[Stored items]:
----
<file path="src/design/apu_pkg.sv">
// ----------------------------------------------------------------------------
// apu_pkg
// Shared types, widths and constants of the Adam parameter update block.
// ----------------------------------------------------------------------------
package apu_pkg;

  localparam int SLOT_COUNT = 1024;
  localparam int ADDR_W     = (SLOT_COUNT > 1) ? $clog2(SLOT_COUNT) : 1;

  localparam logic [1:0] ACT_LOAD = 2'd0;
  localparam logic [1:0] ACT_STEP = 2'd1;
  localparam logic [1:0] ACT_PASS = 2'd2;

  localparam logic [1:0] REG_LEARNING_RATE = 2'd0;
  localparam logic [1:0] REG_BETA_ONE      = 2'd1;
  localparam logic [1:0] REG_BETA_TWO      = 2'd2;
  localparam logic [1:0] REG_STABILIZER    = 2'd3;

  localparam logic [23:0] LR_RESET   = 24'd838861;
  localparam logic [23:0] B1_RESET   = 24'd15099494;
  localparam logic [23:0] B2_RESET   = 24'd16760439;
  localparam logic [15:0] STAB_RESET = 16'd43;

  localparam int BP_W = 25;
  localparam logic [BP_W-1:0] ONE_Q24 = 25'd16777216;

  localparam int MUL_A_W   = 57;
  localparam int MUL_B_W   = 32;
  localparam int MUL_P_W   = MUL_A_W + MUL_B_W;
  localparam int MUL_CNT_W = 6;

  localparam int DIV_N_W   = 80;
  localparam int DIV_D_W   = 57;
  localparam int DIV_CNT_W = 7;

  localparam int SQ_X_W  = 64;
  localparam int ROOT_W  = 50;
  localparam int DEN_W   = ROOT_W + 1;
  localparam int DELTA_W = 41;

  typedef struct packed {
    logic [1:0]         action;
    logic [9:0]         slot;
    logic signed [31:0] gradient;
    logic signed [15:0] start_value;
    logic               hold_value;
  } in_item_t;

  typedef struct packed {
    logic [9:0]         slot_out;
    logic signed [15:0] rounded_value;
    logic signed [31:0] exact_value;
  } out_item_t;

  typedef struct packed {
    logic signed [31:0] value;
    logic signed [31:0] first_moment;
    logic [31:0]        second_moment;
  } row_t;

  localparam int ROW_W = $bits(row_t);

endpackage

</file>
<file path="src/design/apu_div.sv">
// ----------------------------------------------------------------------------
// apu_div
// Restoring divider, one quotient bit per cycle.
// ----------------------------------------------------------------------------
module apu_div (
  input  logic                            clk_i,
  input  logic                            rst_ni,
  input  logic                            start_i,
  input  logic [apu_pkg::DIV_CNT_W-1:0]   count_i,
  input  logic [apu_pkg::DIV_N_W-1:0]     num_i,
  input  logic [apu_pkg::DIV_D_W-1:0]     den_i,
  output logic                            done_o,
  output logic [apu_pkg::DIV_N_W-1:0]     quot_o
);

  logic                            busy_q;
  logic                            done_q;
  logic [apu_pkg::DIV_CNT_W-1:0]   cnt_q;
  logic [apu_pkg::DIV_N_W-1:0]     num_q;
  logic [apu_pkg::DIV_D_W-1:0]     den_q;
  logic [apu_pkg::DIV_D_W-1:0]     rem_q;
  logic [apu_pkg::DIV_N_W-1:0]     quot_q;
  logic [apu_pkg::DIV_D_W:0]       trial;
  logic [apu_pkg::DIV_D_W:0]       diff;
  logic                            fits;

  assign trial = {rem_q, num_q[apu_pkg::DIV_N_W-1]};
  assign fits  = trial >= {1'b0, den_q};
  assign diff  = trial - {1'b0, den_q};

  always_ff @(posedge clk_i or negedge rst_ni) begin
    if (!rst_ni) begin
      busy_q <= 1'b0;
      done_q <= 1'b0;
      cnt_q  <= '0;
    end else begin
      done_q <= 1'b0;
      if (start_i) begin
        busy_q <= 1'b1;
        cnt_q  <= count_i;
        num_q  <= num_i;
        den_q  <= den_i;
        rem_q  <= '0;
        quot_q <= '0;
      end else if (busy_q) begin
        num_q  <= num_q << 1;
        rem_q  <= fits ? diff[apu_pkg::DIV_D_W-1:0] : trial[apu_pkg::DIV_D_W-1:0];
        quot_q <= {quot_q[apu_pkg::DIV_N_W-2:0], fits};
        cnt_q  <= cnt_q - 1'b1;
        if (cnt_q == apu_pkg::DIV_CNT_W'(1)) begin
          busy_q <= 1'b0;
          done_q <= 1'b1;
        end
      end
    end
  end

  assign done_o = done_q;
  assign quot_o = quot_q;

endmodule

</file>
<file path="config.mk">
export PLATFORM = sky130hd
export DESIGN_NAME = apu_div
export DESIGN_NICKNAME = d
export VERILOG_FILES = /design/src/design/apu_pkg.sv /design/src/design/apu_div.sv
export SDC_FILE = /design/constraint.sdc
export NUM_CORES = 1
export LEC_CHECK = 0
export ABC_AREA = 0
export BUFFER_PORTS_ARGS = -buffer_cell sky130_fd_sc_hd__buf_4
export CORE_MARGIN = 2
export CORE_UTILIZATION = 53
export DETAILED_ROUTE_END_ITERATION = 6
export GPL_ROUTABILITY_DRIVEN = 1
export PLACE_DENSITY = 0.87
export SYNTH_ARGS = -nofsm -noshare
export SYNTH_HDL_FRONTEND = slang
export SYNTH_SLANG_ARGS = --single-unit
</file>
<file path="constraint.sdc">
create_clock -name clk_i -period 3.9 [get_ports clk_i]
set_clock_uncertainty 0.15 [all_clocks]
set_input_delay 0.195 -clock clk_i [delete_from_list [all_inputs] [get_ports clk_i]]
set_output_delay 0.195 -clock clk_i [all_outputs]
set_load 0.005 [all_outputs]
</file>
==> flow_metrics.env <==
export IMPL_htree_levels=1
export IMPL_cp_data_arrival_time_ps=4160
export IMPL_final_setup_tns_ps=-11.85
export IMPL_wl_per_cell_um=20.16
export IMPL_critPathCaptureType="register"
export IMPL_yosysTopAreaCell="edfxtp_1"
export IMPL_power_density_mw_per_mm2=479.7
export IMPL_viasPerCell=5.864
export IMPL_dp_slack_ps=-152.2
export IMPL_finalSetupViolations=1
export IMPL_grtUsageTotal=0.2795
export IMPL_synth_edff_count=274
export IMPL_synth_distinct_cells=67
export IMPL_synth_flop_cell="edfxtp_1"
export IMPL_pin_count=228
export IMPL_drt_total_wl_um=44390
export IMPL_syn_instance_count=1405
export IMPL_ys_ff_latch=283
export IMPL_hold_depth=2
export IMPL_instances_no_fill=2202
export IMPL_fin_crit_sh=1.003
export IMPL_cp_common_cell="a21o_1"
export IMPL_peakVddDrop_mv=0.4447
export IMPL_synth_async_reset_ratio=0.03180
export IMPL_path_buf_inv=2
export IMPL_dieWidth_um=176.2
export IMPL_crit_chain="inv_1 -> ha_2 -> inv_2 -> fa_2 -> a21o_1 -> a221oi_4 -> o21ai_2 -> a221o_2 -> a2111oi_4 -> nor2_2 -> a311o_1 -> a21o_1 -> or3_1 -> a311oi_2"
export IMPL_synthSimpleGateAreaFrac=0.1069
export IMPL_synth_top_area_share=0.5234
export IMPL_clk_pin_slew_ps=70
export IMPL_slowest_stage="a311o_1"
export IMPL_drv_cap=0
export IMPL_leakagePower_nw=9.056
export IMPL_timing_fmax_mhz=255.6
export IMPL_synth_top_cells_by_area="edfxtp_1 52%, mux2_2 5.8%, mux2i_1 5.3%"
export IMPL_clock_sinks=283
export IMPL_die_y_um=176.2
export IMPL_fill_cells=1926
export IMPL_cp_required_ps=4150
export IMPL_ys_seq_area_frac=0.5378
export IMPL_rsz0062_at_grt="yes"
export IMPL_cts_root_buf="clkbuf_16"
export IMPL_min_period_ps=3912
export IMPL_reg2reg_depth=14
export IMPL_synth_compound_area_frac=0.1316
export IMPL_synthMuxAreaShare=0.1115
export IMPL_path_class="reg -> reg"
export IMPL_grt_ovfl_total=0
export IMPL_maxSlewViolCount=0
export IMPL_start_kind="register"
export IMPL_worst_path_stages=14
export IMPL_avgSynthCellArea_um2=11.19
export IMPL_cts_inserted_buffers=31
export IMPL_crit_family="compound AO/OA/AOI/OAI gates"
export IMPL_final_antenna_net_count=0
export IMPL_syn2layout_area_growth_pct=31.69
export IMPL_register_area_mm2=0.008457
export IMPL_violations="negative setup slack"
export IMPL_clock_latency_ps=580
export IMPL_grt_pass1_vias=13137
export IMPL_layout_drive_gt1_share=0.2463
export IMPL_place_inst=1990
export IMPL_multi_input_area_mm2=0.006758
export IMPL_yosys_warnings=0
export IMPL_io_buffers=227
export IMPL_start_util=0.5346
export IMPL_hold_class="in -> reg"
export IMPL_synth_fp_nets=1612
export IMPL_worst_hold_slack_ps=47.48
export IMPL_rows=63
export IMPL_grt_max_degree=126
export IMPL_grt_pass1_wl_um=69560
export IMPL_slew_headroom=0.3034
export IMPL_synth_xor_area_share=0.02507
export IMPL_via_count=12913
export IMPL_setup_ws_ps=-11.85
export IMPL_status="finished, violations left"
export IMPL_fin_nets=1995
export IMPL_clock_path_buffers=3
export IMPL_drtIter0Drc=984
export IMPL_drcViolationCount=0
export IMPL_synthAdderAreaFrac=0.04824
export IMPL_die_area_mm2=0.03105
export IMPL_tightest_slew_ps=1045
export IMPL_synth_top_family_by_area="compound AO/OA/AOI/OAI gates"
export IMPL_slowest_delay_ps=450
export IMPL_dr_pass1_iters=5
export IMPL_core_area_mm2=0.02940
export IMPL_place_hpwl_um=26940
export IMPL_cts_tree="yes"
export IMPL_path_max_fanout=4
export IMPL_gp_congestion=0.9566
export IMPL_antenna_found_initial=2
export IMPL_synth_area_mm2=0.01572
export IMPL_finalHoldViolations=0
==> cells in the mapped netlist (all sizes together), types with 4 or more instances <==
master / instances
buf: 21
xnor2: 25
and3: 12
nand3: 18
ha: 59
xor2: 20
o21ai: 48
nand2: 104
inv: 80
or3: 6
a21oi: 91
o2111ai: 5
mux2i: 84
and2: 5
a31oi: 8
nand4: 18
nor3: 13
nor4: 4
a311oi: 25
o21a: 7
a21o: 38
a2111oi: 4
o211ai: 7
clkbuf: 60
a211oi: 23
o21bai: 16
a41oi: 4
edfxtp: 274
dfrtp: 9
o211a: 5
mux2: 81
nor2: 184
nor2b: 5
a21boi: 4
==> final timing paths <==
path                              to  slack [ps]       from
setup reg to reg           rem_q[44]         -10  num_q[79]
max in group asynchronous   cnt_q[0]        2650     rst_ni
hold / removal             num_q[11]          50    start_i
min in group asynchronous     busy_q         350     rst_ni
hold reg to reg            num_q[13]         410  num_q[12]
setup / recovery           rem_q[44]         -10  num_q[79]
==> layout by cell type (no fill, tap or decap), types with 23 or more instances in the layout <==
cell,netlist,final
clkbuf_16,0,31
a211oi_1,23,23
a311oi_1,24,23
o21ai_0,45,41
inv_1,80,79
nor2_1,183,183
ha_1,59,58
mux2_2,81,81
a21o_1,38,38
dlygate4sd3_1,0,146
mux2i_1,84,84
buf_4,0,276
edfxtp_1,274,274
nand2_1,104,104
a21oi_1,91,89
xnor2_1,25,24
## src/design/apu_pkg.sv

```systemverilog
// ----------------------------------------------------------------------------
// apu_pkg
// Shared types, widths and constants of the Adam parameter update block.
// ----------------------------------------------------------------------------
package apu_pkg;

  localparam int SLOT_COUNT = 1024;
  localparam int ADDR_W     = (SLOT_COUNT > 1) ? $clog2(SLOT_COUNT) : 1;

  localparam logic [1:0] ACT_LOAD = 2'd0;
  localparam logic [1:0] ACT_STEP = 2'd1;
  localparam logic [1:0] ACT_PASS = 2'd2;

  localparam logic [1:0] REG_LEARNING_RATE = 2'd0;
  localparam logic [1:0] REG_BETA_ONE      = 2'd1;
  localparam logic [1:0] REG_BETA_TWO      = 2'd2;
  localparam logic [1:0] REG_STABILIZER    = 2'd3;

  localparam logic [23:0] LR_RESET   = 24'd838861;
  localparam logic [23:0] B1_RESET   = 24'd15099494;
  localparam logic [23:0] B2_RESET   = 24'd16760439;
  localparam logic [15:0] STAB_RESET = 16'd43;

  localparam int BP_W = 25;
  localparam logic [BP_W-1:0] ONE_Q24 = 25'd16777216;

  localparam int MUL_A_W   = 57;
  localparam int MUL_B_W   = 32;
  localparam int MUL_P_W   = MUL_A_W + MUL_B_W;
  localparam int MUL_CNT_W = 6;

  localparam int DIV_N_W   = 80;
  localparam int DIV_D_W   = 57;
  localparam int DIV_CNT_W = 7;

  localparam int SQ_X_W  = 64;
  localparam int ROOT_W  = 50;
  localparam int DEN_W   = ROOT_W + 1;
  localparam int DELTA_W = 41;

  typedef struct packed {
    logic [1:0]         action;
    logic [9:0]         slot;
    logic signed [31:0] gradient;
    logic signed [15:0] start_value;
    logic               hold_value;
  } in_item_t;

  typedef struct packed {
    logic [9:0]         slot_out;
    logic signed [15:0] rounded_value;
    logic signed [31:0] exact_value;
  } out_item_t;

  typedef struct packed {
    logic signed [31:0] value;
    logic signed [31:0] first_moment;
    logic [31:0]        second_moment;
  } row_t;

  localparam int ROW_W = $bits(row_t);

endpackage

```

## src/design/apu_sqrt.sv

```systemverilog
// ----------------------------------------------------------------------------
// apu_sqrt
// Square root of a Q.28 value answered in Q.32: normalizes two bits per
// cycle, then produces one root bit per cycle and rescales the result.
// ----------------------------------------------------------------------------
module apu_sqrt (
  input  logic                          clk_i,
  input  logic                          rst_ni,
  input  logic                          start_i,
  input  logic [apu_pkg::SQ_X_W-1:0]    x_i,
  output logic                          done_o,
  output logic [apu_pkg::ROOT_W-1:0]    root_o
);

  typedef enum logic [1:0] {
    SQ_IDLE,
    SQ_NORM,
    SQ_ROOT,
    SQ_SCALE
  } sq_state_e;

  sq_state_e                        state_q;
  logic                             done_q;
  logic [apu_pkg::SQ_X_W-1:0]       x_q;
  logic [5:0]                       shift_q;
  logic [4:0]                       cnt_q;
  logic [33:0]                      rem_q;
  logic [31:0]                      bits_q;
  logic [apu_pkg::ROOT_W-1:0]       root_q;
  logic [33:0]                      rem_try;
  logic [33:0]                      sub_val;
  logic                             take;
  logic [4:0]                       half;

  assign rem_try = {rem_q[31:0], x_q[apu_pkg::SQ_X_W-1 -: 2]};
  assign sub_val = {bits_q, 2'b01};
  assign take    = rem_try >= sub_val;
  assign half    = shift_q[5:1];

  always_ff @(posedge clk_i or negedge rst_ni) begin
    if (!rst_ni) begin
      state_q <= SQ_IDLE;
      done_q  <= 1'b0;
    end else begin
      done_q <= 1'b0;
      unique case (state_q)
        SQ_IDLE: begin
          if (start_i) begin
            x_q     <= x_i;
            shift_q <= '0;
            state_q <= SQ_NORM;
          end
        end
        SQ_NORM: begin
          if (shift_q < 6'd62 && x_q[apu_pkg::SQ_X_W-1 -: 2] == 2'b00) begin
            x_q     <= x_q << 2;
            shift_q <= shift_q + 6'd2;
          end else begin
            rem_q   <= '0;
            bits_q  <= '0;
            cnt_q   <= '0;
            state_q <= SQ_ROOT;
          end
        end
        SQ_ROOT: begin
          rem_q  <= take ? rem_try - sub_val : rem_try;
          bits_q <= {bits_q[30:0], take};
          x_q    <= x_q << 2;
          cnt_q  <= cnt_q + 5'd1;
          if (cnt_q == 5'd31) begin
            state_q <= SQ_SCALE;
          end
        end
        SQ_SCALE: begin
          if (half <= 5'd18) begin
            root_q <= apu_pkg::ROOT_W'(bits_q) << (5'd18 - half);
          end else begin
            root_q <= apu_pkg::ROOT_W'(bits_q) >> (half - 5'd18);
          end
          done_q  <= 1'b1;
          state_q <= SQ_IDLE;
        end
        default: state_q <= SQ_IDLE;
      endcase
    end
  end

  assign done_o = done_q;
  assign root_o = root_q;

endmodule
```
----
[WHAT IS BEING ASKED]: Provide the number of lines in the entries above on which the string "constraint" is found, and no other text.

[SOLUTION]: 2